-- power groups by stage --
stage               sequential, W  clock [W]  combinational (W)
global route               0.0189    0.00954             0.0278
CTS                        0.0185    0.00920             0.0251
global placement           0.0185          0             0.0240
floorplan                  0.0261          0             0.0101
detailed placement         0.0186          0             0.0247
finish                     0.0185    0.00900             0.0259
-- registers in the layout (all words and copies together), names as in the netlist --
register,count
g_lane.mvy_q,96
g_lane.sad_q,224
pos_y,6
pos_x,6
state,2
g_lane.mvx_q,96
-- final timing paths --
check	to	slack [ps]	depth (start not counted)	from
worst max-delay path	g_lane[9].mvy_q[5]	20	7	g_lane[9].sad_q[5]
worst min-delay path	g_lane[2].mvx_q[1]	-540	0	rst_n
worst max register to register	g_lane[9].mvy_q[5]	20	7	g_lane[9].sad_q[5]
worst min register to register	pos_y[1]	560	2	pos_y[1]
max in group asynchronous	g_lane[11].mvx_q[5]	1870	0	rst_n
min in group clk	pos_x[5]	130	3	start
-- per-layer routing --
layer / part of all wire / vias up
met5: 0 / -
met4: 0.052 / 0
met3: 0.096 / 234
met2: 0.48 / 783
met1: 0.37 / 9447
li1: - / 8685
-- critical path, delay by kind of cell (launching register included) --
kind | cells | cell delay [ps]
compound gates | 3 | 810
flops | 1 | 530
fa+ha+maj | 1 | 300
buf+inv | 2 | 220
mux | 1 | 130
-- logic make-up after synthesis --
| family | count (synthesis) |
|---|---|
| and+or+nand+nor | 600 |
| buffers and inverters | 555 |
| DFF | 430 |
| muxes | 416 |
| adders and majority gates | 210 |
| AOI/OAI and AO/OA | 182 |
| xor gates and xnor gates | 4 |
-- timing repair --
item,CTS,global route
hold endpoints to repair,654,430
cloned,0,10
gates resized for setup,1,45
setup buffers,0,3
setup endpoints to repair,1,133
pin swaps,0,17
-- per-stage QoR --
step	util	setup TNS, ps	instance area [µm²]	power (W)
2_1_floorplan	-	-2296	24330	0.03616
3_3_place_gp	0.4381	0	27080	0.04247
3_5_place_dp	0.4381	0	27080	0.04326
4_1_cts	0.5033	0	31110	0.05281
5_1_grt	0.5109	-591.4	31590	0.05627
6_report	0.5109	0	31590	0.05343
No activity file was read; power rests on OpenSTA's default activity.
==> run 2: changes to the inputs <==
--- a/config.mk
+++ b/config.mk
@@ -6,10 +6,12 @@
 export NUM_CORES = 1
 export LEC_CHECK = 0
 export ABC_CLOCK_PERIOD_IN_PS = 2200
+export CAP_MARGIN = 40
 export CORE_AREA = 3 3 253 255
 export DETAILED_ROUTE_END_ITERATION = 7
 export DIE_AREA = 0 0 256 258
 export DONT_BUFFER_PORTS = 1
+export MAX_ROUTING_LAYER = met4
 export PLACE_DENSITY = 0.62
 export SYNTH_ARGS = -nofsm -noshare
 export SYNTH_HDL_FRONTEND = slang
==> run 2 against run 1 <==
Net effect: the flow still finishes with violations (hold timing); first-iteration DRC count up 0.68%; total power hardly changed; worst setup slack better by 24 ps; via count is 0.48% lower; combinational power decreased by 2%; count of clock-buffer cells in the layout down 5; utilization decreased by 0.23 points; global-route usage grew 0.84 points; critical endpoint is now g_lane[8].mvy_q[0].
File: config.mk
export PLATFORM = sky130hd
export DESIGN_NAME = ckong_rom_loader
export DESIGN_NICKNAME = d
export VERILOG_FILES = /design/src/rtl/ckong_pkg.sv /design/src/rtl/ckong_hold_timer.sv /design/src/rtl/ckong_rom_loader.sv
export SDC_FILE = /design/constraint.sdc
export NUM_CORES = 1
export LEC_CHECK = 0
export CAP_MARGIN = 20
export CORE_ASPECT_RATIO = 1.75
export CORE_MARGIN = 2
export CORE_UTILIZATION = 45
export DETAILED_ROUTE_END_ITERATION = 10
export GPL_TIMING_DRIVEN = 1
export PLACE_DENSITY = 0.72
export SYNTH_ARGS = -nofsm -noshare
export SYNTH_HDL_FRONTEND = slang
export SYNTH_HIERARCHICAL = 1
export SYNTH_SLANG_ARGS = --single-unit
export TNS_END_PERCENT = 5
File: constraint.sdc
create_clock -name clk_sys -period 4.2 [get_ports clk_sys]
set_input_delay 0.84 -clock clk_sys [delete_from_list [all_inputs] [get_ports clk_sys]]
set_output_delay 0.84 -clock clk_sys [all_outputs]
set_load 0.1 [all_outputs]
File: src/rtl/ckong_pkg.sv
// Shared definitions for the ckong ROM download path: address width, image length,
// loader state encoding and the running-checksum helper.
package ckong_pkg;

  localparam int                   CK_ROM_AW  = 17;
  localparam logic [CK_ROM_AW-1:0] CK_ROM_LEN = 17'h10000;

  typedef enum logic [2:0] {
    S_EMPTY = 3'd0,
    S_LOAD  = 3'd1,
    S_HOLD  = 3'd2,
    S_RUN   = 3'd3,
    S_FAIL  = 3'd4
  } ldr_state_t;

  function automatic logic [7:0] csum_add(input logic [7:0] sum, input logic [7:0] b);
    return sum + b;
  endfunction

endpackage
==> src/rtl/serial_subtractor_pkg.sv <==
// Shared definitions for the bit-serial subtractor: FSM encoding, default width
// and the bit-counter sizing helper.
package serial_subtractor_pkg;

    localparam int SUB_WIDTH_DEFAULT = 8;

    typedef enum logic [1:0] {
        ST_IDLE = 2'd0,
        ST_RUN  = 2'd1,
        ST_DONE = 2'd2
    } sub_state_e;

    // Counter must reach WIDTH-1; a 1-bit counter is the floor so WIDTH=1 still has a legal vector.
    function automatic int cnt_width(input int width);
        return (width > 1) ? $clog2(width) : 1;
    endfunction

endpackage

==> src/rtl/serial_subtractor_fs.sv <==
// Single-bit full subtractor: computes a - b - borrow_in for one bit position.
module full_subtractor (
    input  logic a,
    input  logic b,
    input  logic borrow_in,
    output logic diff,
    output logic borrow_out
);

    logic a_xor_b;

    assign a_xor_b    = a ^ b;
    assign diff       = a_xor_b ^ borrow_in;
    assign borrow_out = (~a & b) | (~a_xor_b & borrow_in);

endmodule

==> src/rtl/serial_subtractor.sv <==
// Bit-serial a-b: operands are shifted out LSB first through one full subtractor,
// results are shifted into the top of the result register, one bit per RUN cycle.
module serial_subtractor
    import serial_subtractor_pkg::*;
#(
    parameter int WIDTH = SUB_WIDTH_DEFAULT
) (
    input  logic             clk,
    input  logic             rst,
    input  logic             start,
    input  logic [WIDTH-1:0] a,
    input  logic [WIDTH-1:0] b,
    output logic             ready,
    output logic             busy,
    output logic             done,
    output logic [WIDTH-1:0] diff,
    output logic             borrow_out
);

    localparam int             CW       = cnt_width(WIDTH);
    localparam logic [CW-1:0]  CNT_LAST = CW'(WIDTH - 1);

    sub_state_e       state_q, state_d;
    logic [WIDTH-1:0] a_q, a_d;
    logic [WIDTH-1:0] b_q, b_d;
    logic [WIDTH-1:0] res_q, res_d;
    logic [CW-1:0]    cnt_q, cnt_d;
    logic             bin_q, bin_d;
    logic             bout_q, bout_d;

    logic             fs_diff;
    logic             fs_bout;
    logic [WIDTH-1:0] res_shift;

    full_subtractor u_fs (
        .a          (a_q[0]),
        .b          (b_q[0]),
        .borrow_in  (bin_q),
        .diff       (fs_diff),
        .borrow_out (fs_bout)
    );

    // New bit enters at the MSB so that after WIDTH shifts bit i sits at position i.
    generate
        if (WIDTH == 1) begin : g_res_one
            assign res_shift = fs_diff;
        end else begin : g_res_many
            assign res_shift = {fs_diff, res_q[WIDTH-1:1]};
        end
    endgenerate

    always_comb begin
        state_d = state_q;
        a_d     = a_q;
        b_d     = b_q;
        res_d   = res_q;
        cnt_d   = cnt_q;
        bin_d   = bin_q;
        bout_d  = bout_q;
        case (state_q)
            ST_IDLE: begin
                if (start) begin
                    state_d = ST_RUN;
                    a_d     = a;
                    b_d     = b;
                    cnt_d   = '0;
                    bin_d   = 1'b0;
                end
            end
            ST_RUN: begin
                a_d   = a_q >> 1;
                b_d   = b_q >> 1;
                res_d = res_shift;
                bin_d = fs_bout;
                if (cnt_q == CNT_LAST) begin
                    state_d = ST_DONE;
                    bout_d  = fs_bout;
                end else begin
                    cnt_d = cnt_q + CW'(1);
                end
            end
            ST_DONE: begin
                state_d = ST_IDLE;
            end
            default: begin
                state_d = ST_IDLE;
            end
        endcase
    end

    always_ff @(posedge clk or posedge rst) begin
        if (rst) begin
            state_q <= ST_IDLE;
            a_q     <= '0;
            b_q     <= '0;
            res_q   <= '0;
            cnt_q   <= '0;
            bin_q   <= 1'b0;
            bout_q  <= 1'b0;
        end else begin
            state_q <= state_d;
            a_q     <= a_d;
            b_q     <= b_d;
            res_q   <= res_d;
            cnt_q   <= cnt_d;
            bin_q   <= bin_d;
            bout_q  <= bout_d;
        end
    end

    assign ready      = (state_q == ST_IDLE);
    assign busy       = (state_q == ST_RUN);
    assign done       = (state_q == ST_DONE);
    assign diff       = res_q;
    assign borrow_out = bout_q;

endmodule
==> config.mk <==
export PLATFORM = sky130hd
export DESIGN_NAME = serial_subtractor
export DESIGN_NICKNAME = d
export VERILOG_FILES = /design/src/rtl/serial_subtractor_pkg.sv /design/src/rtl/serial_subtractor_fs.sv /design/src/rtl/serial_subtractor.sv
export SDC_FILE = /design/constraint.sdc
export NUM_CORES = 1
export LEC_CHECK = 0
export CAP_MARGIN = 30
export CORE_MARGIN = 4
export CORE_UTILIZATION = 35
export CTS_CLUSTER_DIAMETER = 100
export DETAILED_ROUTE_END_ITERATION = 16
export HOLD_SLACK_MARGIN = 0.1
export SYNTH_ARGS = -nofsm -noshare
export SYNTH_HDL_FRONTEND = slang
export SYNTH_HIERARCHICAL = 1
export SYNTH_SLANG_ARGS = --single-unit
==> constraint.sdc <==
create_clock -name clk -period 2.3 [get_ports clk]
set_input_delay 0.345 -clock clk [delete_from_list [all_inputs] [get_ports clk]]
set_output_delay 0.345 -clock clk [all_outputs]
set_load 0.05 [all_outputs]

Work request: Your answer must consist solely of the lines above between the line holding "flops | 1 | 530" and the line holding "cloned,0,10", inclusive, copied exactly.

Result:
flops | 1 | 530
fa+ha+maj | 1 | 300
buf+inv | 2 | 220
mux | 1 | 130
-- logic make-up after synthesis --
| family | count (synthesis) |
|---|---|
| and+or+nand+nor | 600 |
| buffers and inverters | 555 |
| DFF | 430 |
| muxes | 416 |
| adders and majority gates | 210 |
| AOI/OAI and AO/OA | 182 |
| xor gates and xnor gates | 4 |
-- timing repair --
item,CTS,global route
hold endpoints to repair,654,430
cloned,0,10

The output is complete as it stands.